Start of Supplied material

## src/rtl/vds_pkg.sv

```systemverilog
package vds_pkg;

	localparam int ID_W    = 6;
	localparam int POS_W   = 32;
	localparam int DIR_W   = 16;
	localparam int DEPTH_W = 50;
	localparam int CFG_IDX_W = 3;

	localparam logic [DIR_W-1:0] DIR_Z_RST = 16'd16384;

	typedef enum logic [CFG_IDX_W-1:0] {
		REG_CAM_X = 3'd0,
		REG_CAM_Y = 3'd1,
		REG_CAM_Z = 3'd2,
		REG_DIR_X = 3'd3,
		REG_DIR_Y = 3'd4,
		REG_DIR_Z = 3'd5
	} cfg_reg_t;

	typedef struct packed {
		logic [POS_W-1:0] cam_x;
		logic [POS_W-1:0] cam_y;
		logic [POS_W-1:0] cam_z;
		logic [DIR_W-1:0] dir_x;
		logic [DIR_W-1:0] dir_y;
		logic [DIR_W-1:0] dir_z;
	} view_cfg_t;

	typedef struct packed {
		logic [ID_W-1:0]    id;
		logic [DEPTH_W-1:0] depth;
	} rec_t;

	typedef struct packed {
		logic ins;
		logic drain;
	} cell_ctrl_t;

endpackage

```

## src/rtl/vds_cell.sv

```systemverilog
module vds_cell (
	input  logic                clk,
	input  vds_pkg::cell_ctrl_t ctrl,
	input  vds_pkg::rec_t       new_rec,
	input  vds_pkg::rec_t       left_rec,
	input  vds_pkg::rec_t       right_rec,
	input  logic                left_keep,
	input  logic                filled,
	output vds_pkg::rec_t       rec,
	output logic                keep
);
	import vds_pkg::*;

	rec_t rec_q;

	// farther or equal entries stay, which keeps equal depths in load order
	assign keep = filled && ($signed(rec_q.depth) >= $signed(new_rec.depth));
	assign rec  = rec_q;

	always_ff @(posedge clk) begin
		if (ctrl.ins) begin
			if (!keep) begin
				rec_q <= left_keep ? new_rec : left_rec;
			end
		end else if (ctrl.drain) begin
			rec_q <= right_rec;
		end
	end

endmodule

```

## config.mk

```make
export PLATFORM = sky130hd
export DESIGN_NAME = vds_cell
export DESIGN_NICKNAME = d
export VERILOG_FILES = /design/src/rtl/vds_pkg.sv /design/src/rtl/vds_cell.sv
export SDC_FILE = /design/constraint.sdc
export NUM_CORES = 1
export LEC_CHECK = 0
export BUFFER_PORTS_ARGS = -buffer_cell sky130_fd_sc_hd__buf_2
export CAP_MARGIN = 5
export CORE_MARGIN = 5
export CORE_UTILIZATION = 40
export DETAILED_ROUTE_END_ITERATION = 6
export PLACE_DENSITY = 0.72
export SYNTH_ARGS = -nofsm -noshare
export SYNTH_HDL_FRONTEND = slang
export SYNTH_SLANG_ARGS = --single-unit
export TNS_END_PERCENT = 30
```

## constraint.sdc

```tcl
create_clock -name clk -period 6.8 [get_ports clk]
set_input_delay 1.02 -clock clk [delete_from_list [all_inputs] [get_ports clk]]
set_output_delay 1.02 -clock clk [all_outputs]
set_load 0.02 [all_outputs]
```

==> metrics.yaml <==
timing.final.ws_setup_ps: 2100
core_area_um2: 10200
netlist_instances: 421
holdPathEnd: "rec[3]"
clock_sinks: 56
path_clk_slew_ps: 90
drc_errors: 0
drt-initial-drc-count: 129
place_area_um2: 5390
dp_hpwl_um: 9900
diodes: 0
finClkSkew_ps: 10.2
cts_root_buf: "clkbuf_8"
place_ws_ps: 1920
worstSetupStartpointType: "primary input"
synth.area.mux_share_pct: 13.6
antenna_found_initial: 0
rows: 37
synth-xor-area-share_pct: 0.213
nets: 864
largest_reg_flops: 56
p_int_w: 0.000665
final_common_cell: "buf_2"
tightestPinTransition_ps: 955
cp_top_family: "simple AND/OR/NAND/NOR gates"
layout-drive-gt1-share_pct: 37.9
gp_congestion: 0.923
reg2reg_slack_ps: 3300
final_area_um2: 5460
worst-setup-path-type: "in -> out"
hold_class: "in -> reg"
timing.rr.end: "rec[24]"
crit_fanout: 3
synth_ff_type: "edfxtp_1"
wire_per_inst_um: 15.1
ys_warn_count: 0
endpoint_kind: "output port"
synth_top_family_by_area: "adder cells"
path_buf_inv: 3
synth_area_per_cell_um2: 9.76
p_per_area_nw_per_um2: 186
cts_max_path_buffers: 2
via_per_inst: 4.92
finalHoldViolCount: 0
holdCritStartpoint: "right_rec[3]"
ant_nets: 0
combPwrFrac_pct: 37.1
synthArstFlopShare_pct: 0
p_switching_w: 0.000349
cts_buffers: 5
worstPathArrival_ps: 3680
synthAdderAreaFrac_pct: 15.2
finish.utilization_pct: 53.6
fmax_ghz: 0.213
finalSetupTns_ps: 0
leakagePower_nw: 2.85
holdPathStages: 3
die_h_um: 111
fill_cells: 961
yosysSeqAreaShare_pct: 40.9
period_minus_slack_ps: 4700
peakVddDrop_v: 0.000111
regArea_um2: 1680
die_w_um: 111
io_buffers: 229
crit_path_top_delay_cell: "nor4_1"
rr_worst_depth: 9
h-tree-depth: 2
vias: 3812
die_area_um2: 12400
firstDrtPassIters: 4
cts_setup_buffers: 0
cts_tree: "built"
path_cells: "buf_2 > inv_1 > ha_1 > nand4_1 > nor3_1 > nand4_1 > nor4_1 > a221oi_2 > xor2_1 > o21a_1 > buf_2"
netlist_area_um2: 4110
areaGrowthSynthToFinish_pct: 33.0
maxCapViolCount: 0
synth_compound_area_share_pct: 13.6
setup_viol: 0
grt-ovfl-total: 0
hold_buffers: 0
start_util_pct: 40.3
grtUsageTotal_pct: 18.3
outcome: "finished, final reports clean"
ys_types: 34
io_pins: 230
synth-simple-area-share_pct: 9.87
fin_crit_sh_pct: 69.2
seqPwrFrac_pct: 46.4
drt_wl_total_um: 11700
syn_nets: 644
multi_input_area_um2: 2170
power_frac_clock_pct: 16.6
relSlewSlack_pct: 36.4
slew_violations: 0
rsz0062_at_grt: "false"
cts_resized: 0
p_sw_share_pct: 34.4
grt_pass1_vias: 3984
crit_required_ps: 5780
final_cell_count_no_fill: 775
grt_max_degree: 65
clkLatencyLatePin_ps: 300
max_stage_delay_ps: 600
ys_ff_latch: 56
layout_common_cells: "buf_2 (227), a21oi_1 (68), nor2_1 (60), mux2i_1 (56), edfxtp_1 (56)"
grt_pass1_wl_um: 18600
synth_edf_count: 56
timing.rr.start: "rec[49]"
place_inst: 770
[cell families (layout without fill, tap and decap cells)]
family | count (synthesis) | after routing
simple gates | 92 | 92
flops | 56 | 56
buf+inv | 71 | 289
fa+ha+maj | 50 | 50
mux | 56 | 56
compound gates | 95 | 95
xor+xnor | 1 | 1
[per-stage QoR]
stage | total power, W | hold slack [ps]
final | 0.00101 | 1030
after global routing | 0.00109 | 1030
after CTS | 0.00103 | 1020
after detailed placement | 0.000860 | 1350
after global placement | 0.000849 | 1340
after floorplan | 0.000705 | 1250
[cell usage after synthesis (2+ instances only)]
cell type,count,area [µm²]
a21oi_1,68,340
nand4_1,6,37.5
o21a_1,2,15.0
o211ai_1,2,15.0
clkbuf_1,16,60.1
and2_1,2,12.5
nor2_1,60,225
a21o_1,3,22.5
buf_1,3,11.3
a221o_1,3,30.0
mux2i_1,56,561
nor2b_1,3,18.8
inv_1,52,195
ha_1,50,626
a21oi_2,2,17.5
edfxtp_1,56,1680
nand3_1,5,25.0
nand2_1,9,33.8
and4_1,4,35.0
o21ai_0,5,25.0
[cell type report]
type	instances	share of cell area [%]
multi-input combinational	294	39.8
tap	136	3.11
inverter	52	3.57
timing repair buffer	232	21.5
clock buffer	5	1.26
sequential	56	30.8
[worst max path at each step]
stage | start | to | slack, ps | cells past startpoint
floorplan | new_rec[27] | rec[0] | 1160 | 9
global route | new_rec[49] | keep | 1750 | 11
finish | new_rec[49] | keep | 2100 | 11
CTS | new_rec[49] | keep | 1900 | 11
detailed placement | new_rec[49] | keep | 1920 | 11
global placement | new_rec[49] | keep | 1890 | 10
[power by group through the flow]
stage          Combinational, W  Sequential (W)  Clock, W
5_1_grt                0.000422        0.000475  0.000188
4_1_cts                0.000383        0.000471  0.000175
6_report               0.000376        0.000470  0.000168
3_3_place_gp           0.000372        0.000476         0
2_1_floorplan          0.000167        0.000539         0
3_5_place_dp           0.000381        0.000479         0
[routing by layer]
layer | global-route usage (%) | up-vias | part of all wire, %
met1 | 20.7 | 1691 | 40
met5 | 0 | - | 0
met2 | 33.7 | 151 | 50
li1 | - | 1956 | -
met3 | 5.38 | 14 | 8.1
met4 | 4.38 | 0 | 1.4
[tightest hold or removal path: stages]
cell and delay, ps:
buf_2 70, nor2_1 30, a21oi_1 90
Power figures use the tool's default switching activity.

End of Supplied material

→ **Work item**
In the records above, how many lines contain the string "drain"? State that number only.

→ **Your response**
2